4. To be actionable, a defamatory statement must be false. Truth is always a defense no matter how devastating the disclosure to the target's reputation. Furthermore, "substantial truth" will suffice. Errors are ignored if they do not exacerbate the "sting" of a defamatory comment. If a union treasurer is accused of embezzling $45,000, the defense of truth is unaffected if the sum happens to be $15,000 or $65,000.
In every instance both common law and constitutional aspects must be considered. In many cases the Constitution is unavailable (as in "purely private libels"); and in other cases the common law may afford greater protection for the speaker (an absolute privilege in lieu of the qualified constitutional privilege).
The plaintiff's theory is not critical. The interaction between Constitution and common law runs through all the cases in which speech is challenged because of its offensive and injurious character. One example is the clash between Jerry Falwell, the outspoken leader of the "Moral Majority," and Larry Flynt, publisher of Hustler magazine.
Hustler carried a fictitious advertisement entitled "Jerry Falwell talks about his first time." It was modeled on a well-known Campari ad and carried the legend "Ad parody - not to be taken seriously." In the spoof Jerry Falwell was depicted as having sex with his mother in an outhouse with his first drink of Campari. The ad concluded with Falwell saying, "I always get sloshed before I go out to the pulpit. You don't think I could lay down all that bullshit sober, do you?"
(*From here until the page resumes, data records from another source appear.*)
`src/rtl/fifo_drain_pkg.sv`:
```
// fifo_drain_pkg
//   Shared types and constants for the FIFO drain stage.
//   - state_t    : serialiser FSM states (IDLE, SHIFT)
//   - byte_idx_t : 2-bit index of the byte currently presented
//   - WORD_BYTES, BYTE_W, WORD_W : word/byte geometry
//   - byte_sel() : little-endian byte extraction from a word
package fifo_drain_pkg;

    localparam int WORD_BYTES = 4;
    localparam int BYTE_W     = 8;
    localparam int WORD_W     = WORD_BYTES * BYTE_W;

    typedef enum logic {
        IDLE  = 1'b0,
        SHIFT = 1'b1
    } state_t;

    typedef logic [1:0] byte_idx_t;

    // Byte 0 lives in bits [7:0].
    function automatic logic [BYTE_W-1:0] byte_sel(input logic [WORD_W-1:0] word,
                                                   input byte_idx_t         idx);
        return word[BYTE_W*idx +: BYTE_W];
    endfunction

endpackage

```
`src/rtl/fifo_drain_wbuf.sv`:
```
// fifo_drain_wbuf
//   Small circular word buffer between the FIFO read port and the serialiser.
//   Ports:
//     clock, reset_n   : clock, asynchronous active-low reset (pointers/occupancy)
//     push, push_data  : write one word (ignored when full unless popping too)
//     pop              : remove the head word (ignored when empty)
//     head             : word at the read pointer, valid when empty is low
//     occ              : number of stored words
//     empty            : occ == 0
module fifo_drain_wbuf
    import fifo_drain_pkg::*;
#(
    parameter int DEPTH = 2,
    parameter int OCC_W = $clog2(DEPTH) + 1
) (
    input  logic              clock,
    input  logic              reset_n,
    input  logic              push,
    input  logic [WORD_W-1:0] push_data,
    input  logic              pop,
    output logic [WORD_W-1:0] head,
    output logic [OCC_W-1:0]  occ,
    output logic              empty
);

    localparam int PTR_W = $clog2(DEPTH);

    logic [WORD_W-1:0] mem [DEPTH];
    logic [PTR_W-1:0]  wr_ptr;
    logic [PTR_W-1:0]  rd_ptr;
    logic              full;
    logic              do_push;
    logic              do_pop;

    assign empty   = (occ == '0);
    assign full    = (occ == OCC_W'(DEPTH));
    // A push into a full buffer is still safe when the head leaves in the same cycle.
    assign do_push = push && (!full || pop);
    assign do_pop  = pop && !empty;
    assign head    = mem[rd_ptr];

    function automatic logic [PTR_W-1:0] ptr_next(input logic [PTR_W-1:0] ptr);
        return (ptr == PTR_W'(DEPTH - 1)) ? '0 : ptr + PTR_W'(1);
    endfunction

    always_ff @(posedge clock or negedge reset_n) begin
        if (!reset_n) begin
            wr_ptr <= '0;
            rd_ptr <= '0;
            occ    <= '0;
        end else begin
            if (do_push) wr_ptr <= ptr_next(wr_ptr);
            if (do_pop)  rd_ptr <= ptr_next(rd_ptr);
            case ({do_push, do_pop})
                2'b10:   occ <= occ + OCC_W'(1);
                2'b01:   occ <= occ - OCC_W'(1);
                default: occ <= occ;
            endcase
        end
    end

    // Storage carries data only; no reset needed.
    always_ff @(posedge clock) begin
        if (do_push) mem[wr_ptr] <= push_data;
    end

endmodule

```
`src/rtl/fifo_drain.sv`:
```
// fifo_drain
//   Read stage for the byte-packing FIFO: issues credit-limited reads, buffers
//   returned words and serialises them little-endian over valid/ready.
//   Build option: FIFO_DRAIN_CKSUM_EN adds a running XOR checksum of emitted bytes.
//   Ports:
//     clock, reset_n          : clock, asynchronous active-low reset
//     cksum, cksum_clr        : checksum value / synchronous clear (option only)
//     fifo_empty              : FIFO empty flag
//     fifo_r_en               : FIFO read request (combinational, forced low in reset)
//     fifo_valid_out          : FIFO read data valid, one cycle after fifo_r_en
//     fifo_data_out           : FIFO read data, byte 0 in [7:0]
//     byte_valid/data/eow     : output byte stream, eow marks byte 3 of a word
//     byte_ready              : downstream accept
//     word_count              : words fully emitted since reset (wraps)
//     proto_err               : sticky, data valid seen with no read in flight
module fifo_drain
    import fifo_drain_pkg::*;
#(
    parameter int BUF_DEPTH = 2,
    parameter int CNT_WIDTH = 16
) (
    input  logic                 clock,
    input  logic                 reset_n,
`ifdef FIFO_DRAIN_CKSUM_EN
    output logic [BYTE_W-1:0]    cksum,
    input  logic                 cksum_clr,
`endif
    input  logic                 fifo_empty,
    output logic                 fifo_r_en,
    input  logic                 fifo_valid_out,
    input  logic [WORD_W-1:0]    fifo_data_out,
    output logic                 byte_valid,
    output logic [BYTE_W-1:0]    byte_data,
    output logic                 byte_eow,
    input  logic                 byte_ready,
    output logic [CNT_WIDTH-1:0] word_count,
    output logic                 proto_err
);

    localparam int OCC_W = $clog2(BUF_DEPTH) + 1;
    localparam int SUM_W = OCC_W + 1;

    state_t            state;
    byte_idx_t         idx;
    logic [WORD_W-1:0] sreg;
    logic              inflight;

    logic [WORD_W-1:0] buf_head;
    logic [OCC_W-1:0]  buf_occ;
    logic              buf_empty;
    logic              buf_push;
    logic              buf_pop;

    logic [SUM_W-1:0]  pending;
    logic              capture;
    logic              bad_valid;
    logic              word_avail;
    logic [WORD_W-1:0] next_word;
    logic              accept;
    logic              last;
    logic              take;
    byte_idx_t         idx_inc;

    // Credit: buffered words plus the read still in flight must leave room.
    assign pending   = SUM_W'(buf_occ) + SUM_W'(inflight);
    assign fifo_r_en = reset_n && !fifo_empty && (pending < SUM_W'(BUF_DEPTH));

    assign capture   = fifo_valid_out && inflight;
    assign bad_valid = fifo_valid_out && !inflight;

    // A word returning this cycle counts as available so the first byte appears
    // two cycles after the read and back-to-back words need no bubble.
    assign word_avail = !buf_empty || capture;
    assign next_word  = buf_empty ? fifo_data_out : buf_head;

    assign accept  = byte_valid && byte_ready;
    assign last    = accept && (idx == byte_idx_t'(WORD_BYTES - 1));
    assign take    = word_avail && ((state == IDLE) || last);
    assign idx_inc = idx + byte_idx_t'(1);

    // Returned word bypasses the buffer when it is consumed immediately.
    assign buf_pop  = take && !buf_empty;
    assign buf_push = capture && !(take && buf_empty);

    fifo_drain_wbuf #(
        .DEPTH (BUF_DEPTH)
    ) u_wbuf (
        .clock     (clock),
        .reset_n   (reset_n),
        .push      (buf_push),
        .push_data (fifo_data_out),
        .pop       (buf_pop),
        .head      (buf_head),
        .occ       (buf_occ),
        .empty     (buf_empty)
    );

    always_ff @(posedge clock or negedge reset_n) begin
        if (!reset_n) begin
            inflight <= 1'b0;
            proto_err <= 1'b0;
        end else begin
            inflight <= fifo_r_en;
            if (bad_valid) proto_err <= 1'b1;
        end
    end

    // Serialiser FSM with registered byte outputs.
    always_ff @(posedge clock or negedge reset_n) begin
        if (!reset_n) begin
            state      <= IDLE;
            idx        <= '0;
            byte_valid <= 1'b0;
            byte_data  <= '0;
            byte_eow   <= 1'b0;
            word_count <= '0;
        end else begin
            case (state)
                IDLE: begin
                    if (take) begin
                        state      <= SHIFT;
                        idx        <= '0;
                        byte_valid <= 1'b1;
                        byte_data  <= byte_sel(next_word, '0);
                        byte_eow   <= 1'b0;
                    end
                end
                SHIFT: begin
                    if (last) begin
                        word_count <= word_count + CNT_WIDTH'(1);
                        idx        <= '0;
                        byte_eow   <= 1'b0;
                        if (take) begin
                            byte_data <= byte_sel(next_word, '0);
                        end else begin
                            state      <= IDLE;
                            byte_valid <= 1'b0;
                        end
                    end else if (accept) begin
                        idx       <= idx_inc;
                        byte_data <= byte_sel(sreg, idx_inc);
                        byte_eow  <= (idx_inc == byte_idx_t'(WORD_BYTES - 1));
                    end
                end
                default: state <= IDLE;
            endcase
        end
    end

    always_ff @(posedge clock) begin
        if (take) sreg <= next_word;
    end

`ifdef FIFO_DRAIN_CKSUM_EN
    // Clear wins over a same-cycle update.
    always_ff @(posedge clock or negedge reset_n) begin
        if (!reset_n) begin
            cksum <= '0;
        end else if (cksum_clr) begin
            cksum <= '0;
        end else if (accept) begin
            cksum <= cksum ^ byte_data;
        end
    end
`endif

endmodule

```
`config.mk`:
```
export PLATFORM = sky130hd
export DESIGN_NAME = fifo_drain
export DESIGN_NICKNAME = d
export VERILOG_FILES = /design/src/rtl/fifo_drain_pkg.sv /design/src/rtl/fifo_drain_wbuf.sv /design/src/rtl/fifo_drain.sv
export SDC_FILE = /design/constraint.sdc
export NUM_CORES = 1
export LEC_CHECK = 0
export CAP_MARGIN = 20
export CORE_MARGIN = 8
export CORE_UTILIZATION = 40
export DETAILED_ROUTE_END_ITERATION = 8
export PLACE_DENSITY_LB_ADDON = 0.15
export SETUP_SLACK_MARGIN = 0.5
export SLEW_MARGIN = 20
export SYNTH_ARGS = -nofsm -noshare
export SYNTH_HDL_FRONTEND = slang
export SYNTH_SLANG_ARGS = --single-unit
```
`constraint.sdc`:
```
create_clock -name clock -period 4.6 [get_ports clock]
set_input_delay 1.15 -clock clock [delete_from_list [all_inputs] [get_ports clock]]
set_output_delay 1.15 -clock clock [all_outputs]
set_load 0.03 [all_outputs]
```
==> impl_metrics.tcl, run 1 <==
set metrics [dict create \
    antenna_found_initial 0 \
    critPathArrivalTime_ps 2570 \
    drc 0 \
    cts_made_buffers 17 \
    setup_tns_ps 0 \
    p_leak_uw 0.00253 \
    yosysWarningCount 0 \
    wl_per_cell_um 16.6 \
    io_buffers 64 \
    die_x_um 133 \
    r2r_cells 4 \
    grt_overflow 0 \
    grtUsageTotal_pct 13.2 \
    cts.sinks 131 \
    die_y_um 133 \
    hold_buffers 0 \
    finalMaxSlewViolations 0 \
    yosys.area_share.xor_xnor_pct 3.18 \
    worstPathRequired_ps 3450 \
    post_cts_buffers 0 \
    ys.flop_type "edfxtp_1" \
    synthDistinctLibCells 41 \
    start_kind "input port" \
    ys_seq_elements 131 \
    synth-seq-area-share_pct 68.2 \
    synthCells 393 \
    power_density_nw_per_um2 602 \
    end_kind "output port" \
    power_uw 4150 \
    h-tree-depth 4 \
    vias 3273 \
    cp_slowest_cell "clkdlybuf4s50_1" \
    placed_area_um2 6350 \
    num_rows 43 \
    grt_pass1_vias 3422 \
    final_cells 657 \
    critPathMaxStageDelay_ps 700 \
    synth_compound_area_share_pct 8.42 \
    min_from "proto_err$_DFFE_PN0P_" \
    finalCritPeriodShare_pct 80.8 \
    synth_simple_gate_area_share_pct 8.71 \
    ant_nets 0 \
    max_cap_viol_count 0 \
    insertion_delay_ps 410 \
    dr.pass1.iters 4 \
    synth-edff-count 96 \
    max_freq_ghz 0.269 \
    fin_area_um2 6900 \
    routabilityCongestion 0.729 \
    setup_violations 0 \
    nets 505 \
    dp_cells 625 \
    final_cell_mix "96 x edfxtp_1, 63 x clkdlybuf4s50_1, 40 x mux2i_1, 39 x nand2_1, 34 x dfrtp_1" \
    synth_top_family_by_area "simple AND/OR/NAND/NOR gates" \
    grt_pass1_wl_um 18200 \
    ff2ff_setup_slack_ps 2040 \
    hold_violations 0 \
    crit_start "fifo_empty" \
    status "finished clean" \
    synth_area_um2 5510 \
    syn_nets 434 \
    cts_tree "yes" \
    start_util_pct 40.3 \
    wirelength_um 10900 \
    drt-initial-drc-count 210 \
    cp_top_family "buffers and inverters" \
    hpwl_um 7100 \
    synth_fa_ha_area_share_pct 0.908 \
    final_common_cell "edfxtp_1" \
    tightest_slew_ps 1060 \
    area_growth_pct 25.1 \
    synthMuxAreaShare_pct 8.21 \
    cp.depth 5 \
    grt_max_degree 56 \
    drive_gt1_share_pct 11.3 \
    clock-root-buffer "clkbuf_16" \
    vdd_drop_max_uv 253 \
    maxSlewHeadroom_pct 29.2 \
    vias_per_cell 4.98 \
    critical_path.most_common_cell "clkdlybuf4s50_1" \
    path_cells "clkdlybuf4s50_1 > nor2_1 > nand2_1 > a21oi_1 > clkdlybuf4s50_1" \
    num_antenna_cells 0 \
    cts_resized 0 \
    r2r_start "idx[0]$_DFFE_PN0P_" \
    worstHoldPathCells 1 \
    nFillCells 1233 \
    critPathBufInv 2 \
    min_path_type "reg2reg" \
    critPathMaxFanout 2 \
    dieArea_um2 17800 \
    core_area_um2 13700 \
    synth_area_per_cell_um2 14.0 \
    async_flop_share_pct 26.7 \
    pin_count 65 \
    clockBufferDepth 2 \
    clk_pin_slew_ps 50 \
    rsz0062_at_grt "no" \
    fin_worst_skew_ps 7.94 \
    fin_crit_ps 3720 \
    crit_type "in2out" \
]
[synthesized netlist by cell type (7+ instances only)]
cell type,n,share of area [%]
edfxtp_1,96,52
mux2i_1,40,7.3
nand2_1,39,2.7
dfrtp_1,35,16
o21ai_0,33,3.0
nor2_1,22,1.5
buf_2,13,1.2
xnor2_1,13,2.1
a211oi_1,10,1.4
inv_1,9,0.61
nand3_1,9,0.82
nor2b_1,8,0.91
xor2_1,7,1.1
[worst reg2reg max path, delay by kind of cell (launching register included)]
kind            cells  cell delay (ps)
fa+ha+maj           1              390
compound gates      1              810
buf+inv             1              330
flops               1              480
simple gates        1              260
[report_power, final]
group / total, uW / switching, uW / leakage, uW / internal, uW
sequential: 1690 / 201 / 0.00129 / 1490
combinational: 1220 / 677 / 0.000976 / 542
clock: 1240 / 462 / 0.000264 / 783
total: 4150 / 1340 / 0.00253 / 2810
[worst paths after layout]
path / to
max: fifo_r_en
max in group asynchronous: u_wbuf.rd_ptr$_DFFE_PN0P_
max reg2reg: sreg[22]$_DFFE_PN_
min reg2reg: proto_err$_DFFE_PN0P_
min in group asynchronous: u_wbuf.occ[1]$_DFFE_PN0P_
min: proto_err$_DFFE_PN0P_
[per-stage QoR]
step           hold WS, ps  util, %  setup slack, ps
5_1_grt                482     50.5              785
3_3_place_gp           445     46.4              918
4_1_cts                456     50.5              850
3_5_place_dp           444     46.4              878
2_1_floorplan          468        -             1110
6_report               457     50.5              885
[layout make-up]
cell class | count | area [um^2] | share of cell area [%]
Tap cell | 180 | 225 | 3.27
Sequential cell | 131 | 3760 | 54.5
Clock buffer | 19 | 433 | 6.28
Clock inverter | 13 | 118 | 1.71
Inverter | 10 | 37.5 | 0.544
Multi-Input combinational cell | 234 | 1640 | 23.8
Timing Repair Buffer | 70 | 681 | 9.87
[cell families (layout without fill, tap and decap cells)]
logic type	after synthesis	count (layout)
flops	131	131
simple gates	97	97
compound gates	69	69
mux	44	44
buf+inv	28	112
xor+xnor	20	20
fa+ha+maj	4	4
[registers in the layout (all words and copies together) (netlist names)]
signal / flops
state: 1
sreg: 32
u_wbuf.wr_ptr: 1
u_wbuf.occ: 2
byte_eow: 1
proto_err: 1
byte_valid: 1
u_wbuf.rd_ptr: 1
idx: 2
word_count: 16
u_wbuf.mem: 64
inflight: 1
byte_data: 8
[per-layer routing]
metal  GRT usage [%]  vias up  routed length [um]
met5               0        -                   0
met2            21.0       64                5220
met1            16.1     1591                5010
met3            4.18       12                 509
met4            6.05        0                 142
li1                -     1606                   -
Note: power is estimated with default switching activity, not from simulation.
==> inputs of run 2 (changes only) <==
==> constraint.sdc (replaced) <==
create_clock -name clock -period 3.2 [get_ports clock]
set_input_delay 0.8 -clock clock [delete_from_list [all_inputs] [get_ports clock]]
set_output_delay 0.8 -clock clock [all_outputs]
set_load 0.03 [all_outputs]
==> run 2 against run 1 <==
  * Register-to-register slack lost 1200 ps
  * Sequential power grew 41%
  * Worst hold slack lost 11 ps
  * Largest cell class unchanged
  * Non-clock buffer count grew 3
  * Highest routed layer unchanged
  * Critical path type unchanged
==> impl_metrics.tcl, run 2 (synthesis gave the netlist of run 1 again) <==
set metrics [dict create \
    path_cells "clkdlybuf4s50_1 > nor2_1 > nand2_1 > a21oi_1 > buf_4" \
    r2r_end "u_wbuf.mem[1][6]$_DFFE_PP_" \
    regMostFlops "u_wbuf.mem" \
    cp_top_family "buffers and inverters" \
    grt_pass1_wl_um 17900 \
    end_kind "output port" \
    critPathMaxStageDelay_ps 400 \
    largest_register_ffs 64 \
    p_leak_uw 0.00253 \
    hold_buffers 0 \
    start_kind "input port" \
    antenna_found_initial 0 \
    seqPwrFrac_pct 41.1 \
    cp_slowest_cell "clkdlybuf4s50_1" \
    grt_max_degree 55 \
    vias 3281 \
    die_x_um 133 \
    rsz0062_at_grt "no" \
    worstPathRequired_ps 2400 \
    routabilityCongestion 0.767 \
    core_area_um2 13700 \
    grt_overflow 0 \
    hold_violations 0 \
    grtUsageTotal_pct 13.1 \
    drt-initial-drc-count 189 \
    num_rows 43 \
    max_freq_ghz 0.395 \
    wl_per_cell_um 16.7 \
    cts_tree "yes" \
    power_density_nw_per_um2 846 \
    fin_area_um2 6870 \
    grt_pass1_vias 3360 \
    post_cts_buffers 0 \
    max_cap_viol_count 0 \
    setup_tns_ps 0 \
    ant_nets 0 \
    crit_type "in2out" \
    insertion_delay_ps 410 \
    drc 0 \
    nets 508 \
    pwr-share-clk_pct 27.6 \
    clock-root-buffer "clkbuf_16" \
    vias_per_cell 4.97 \
    cts.sinks 131 \
    area_growth_pct 24.5 \
    combPwrFrac_pct 31.2 \
    setup_violations 0 \
    r2r_start "idx[0]$_DFFE_PN0P_" \
    clockBufferDepth 2 \
    die_y_um 133 \
    cts_resized 0 \
    postLayoutCoreUtil_pct 50.2 \
    start_util_pct 40.3 \
    finalCritPeriodShare_pct 79.1 \
    hpwl_um 7280 \
    ff2ff_setup_slack_ps 800 \
    clk_pin_slew_ps 50 \
    finalMaxSlewViolations 0 \
    h-tree-depth 4 \
    min_path_type "in2async" \
    critPathArrivalTime_ps 1730 \
    tightest_slew_ps 785 \
    fin_crit_ps 2530 \
    dieArea_um2 17800 \
    cts_made_buffers 17 \
    internal_power_uw 3900 \
    maxSlewHeadroom_pct 47.3 \
    critPathMaxFanout 2 \
    critPathBufInv 2 \
    pin_count 65 \
    dr.pass1.iters 4 \
    drive_gt1_share_pct 11.3 \
    final_cell_mix "96 x edfxtp_1, 62 x clkdlybuf4s50_1, 40 x mux2i_1, 39 x nand2_1, 34 x dfrtp_1" \
    num_antenna_cells 0 \
    top_regs "u_wbuf.mem: 64 flops, sreg: 32 flops, word_count: 16 flops" \
    placed_area_um2 6380 \
    fin_worst_skew_ps 8.99 \
    final_common_cell "edfxtp_1" \
    io_buffers 64 \
    power_switching_uw 1900 \
    status "finished clean" \
    swShare_pct 32.8 \
    r2r_cells 6 \
    wirelength_um 11000 \
    vdd_drop_max_uv 434 \
]
run 2: changes by cell type in the layout (fill, tap and decap cells not counted), moves of 2 or more:
| cell | before | now |
|---|---|---|
| buf_4 | 6 | 9 |
| bufinv_16 | 2 | 0 |
| clkbuf_1 | 2 | 5 |
| clkinvlp_4 | 2 | 0 |
run 2: cell type report:
class | count | area (um^2)
tap | 180 | 225
clock inverter | 10 | 42.5
sequential | 131 | 3760
inverter | 10 | 37.5
timing repair buffer | 73 | 713
fill | 1191 | 6800
multi-input combinational | 234 | 1640
clock buffer | 22 | 444
run 2: power groups by stage:
stage	Combinational (uW)	Sequential, uW	Clock (uW)
floorplan	1210	2430	0
global placement	1840	2420	0
detailed placement	1850	2420	0
CTS	1850	2390	1650
global route	2010	2430	1720
finish	1810	2390	1600
run 2: worst max-delay path by stage:
stage / start / to / slack (ps) / depth (start not counted)
3_5_place_dp: byte_ready / u_wbuf.mem[1][25]$_DFFE_PP_ / 280 / 6
4_1_cts: fifo_empty / fifo_r_en / 660 / 5
2_1_floorplan: byte_ready / u_wbuf.mem[0][0]$_DFFE_PP_ / 60 / 4
3_3_place_gp: byte_ready / u_wbuf.occ[1]$_DFFE_PN0P_ / 300 / 7
6_report: fifo_empty / fifo_r_en / 670 / 5
5_1_grt: fifo_empty / fifo_r_en / 570 / 5
run 2: stage by stage:
step / hold slack, ps / power, uW / worst slack, ps / std cells
2_1_floorplan: 468 / 3650 / 59.4 / 393
3_3_place_gp: 444 / 4260 / 303 / 628
3_5_place_dp: 472 / 4270 / 276 / 628
4_1_cts: 439 / 5900 / 657 / 660
5_1_grt: 480 / 6170 / 569 / 660
6_report: 446 / 5810 / 670 / 660
run 2: worst reg2reg max path, delay by kind of cell, from the launching register on:
kind	cells	cell delay (ps)
AOI/OAI and AO/OA	1	200
adders and majority gates	1	350
buffers and inverters	1	440
DFF	1	470
and+or+nand+nor	3	580
run 2: per-layer routing:
metal	routed length, um	part of all wire, %	track usage (%)	up-vias
met2	5170	47	20.1	79
met3	609	5.5	5.01	18
met1	4970	45	15.9	1573
li1	-	-	-	1611
met5	0	0	0	-
met4	255	2.3	6.18	0
==> inputs of run 3 (changes only) <==
==> constraint.sdc (replaced) <==
create_clock -name clock -period 2 [get_ports clock]
set_input_delay 0.5 -clock clock [delete_from_list [all_inputs] [get_ports clock]]
set_output_delay 0.5 -clock clock [all_outputs]
set_load 0.03 [all_outputs]
==> run 3 against run 2 <==
  * Critical path depth is 3 higher
  * Non-clock buffer count grew 82
  * Register-to-register slack worse by 750 ps
  * Clock skew is 3.4 ps lower
  * Core utilization up 10 points
  * Highest routed layer unchanged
Falwell sued Hustler on a number of theories. His defamation action aborted when the jury found that the parody could not be understood as describing "actual facts about [Falwell] or actual events in which he participated." The parody was mere "opinion" not actionable under the law of defamation. But Falwell also invoked a claim of intentional infliction of emotional distress. In its 1988 opinion in Hustler Magazine v. Falwell, (4) the Supreme Court rejected this theory as applied to comments about public figures such as Jerry Falwell. Absent the utterance of facts known to be false or made with reckless disregard for the truth, public figures must endure criticism no matter how outrageous or extreme. The ruling has had a particularly devastating impact on female public figures, who can be portrayed in pornographic caricatures or in obviously false pictures combining the public figure's face with models engaged in pornographic acts or poses.
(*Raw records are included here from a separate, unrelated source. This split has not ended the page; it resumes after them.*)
File: config.mk
export PLATFORM = sky130hd
export DESIGN_NAME = hazard_ctrl
export DESIGN_NICKNAME = d
export VERILOG_FILES = /design/src/rtl/hazard_ctrl.sv
export SDC_FILE = /design/constraint.sdc
export NUM_CORES = 1
export LEC_CHECK = 0
export CAP_MARGIN = 15
export CORE_ASPECT_RATIO = 0.6
export CORE_MARGIN = 8
export CORE_UTILIZATION = 30
export DETAILED_ROUTE_END_ITERATION = 7
export SYNTH_ARGS = -nofsm -noshare
export SYNTH_HDL_FRONTEND = slang
export SYNTH_SLANG_ARGS = --single-unit
File: constraint.sdc
create_clock -name clk -period 2.5 [get_ports clk]
set_input_delay 0.5 -clock clk [delete_from_list [all_inputs] [get_ports clk]]
set_output_delay 0.5 -clock clk [all_outputs]
set_load 0.02 [all_outputs]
But private persons are not barred from suing for intentional infliction of emotional distress under circumstances paralleling the Hustler case and its pornographic counterparts. But even at common law, a challenge to speech based on emotional distress must meet demanding requirements. First, the speaker must act intentionally or recklessly to inflict harm on another. Second, the speech must be "extreme or outrageous," exceeding the most liberal boundaries of acceptable conduct. Third, the speech must be capable of inflicting "severe emotional distress" upon a reasonable person (unless the speaker acts with knowledge of a victim's peculiar vulnerability). Finally, the speech in fact must inflict severe distress on the complaining party.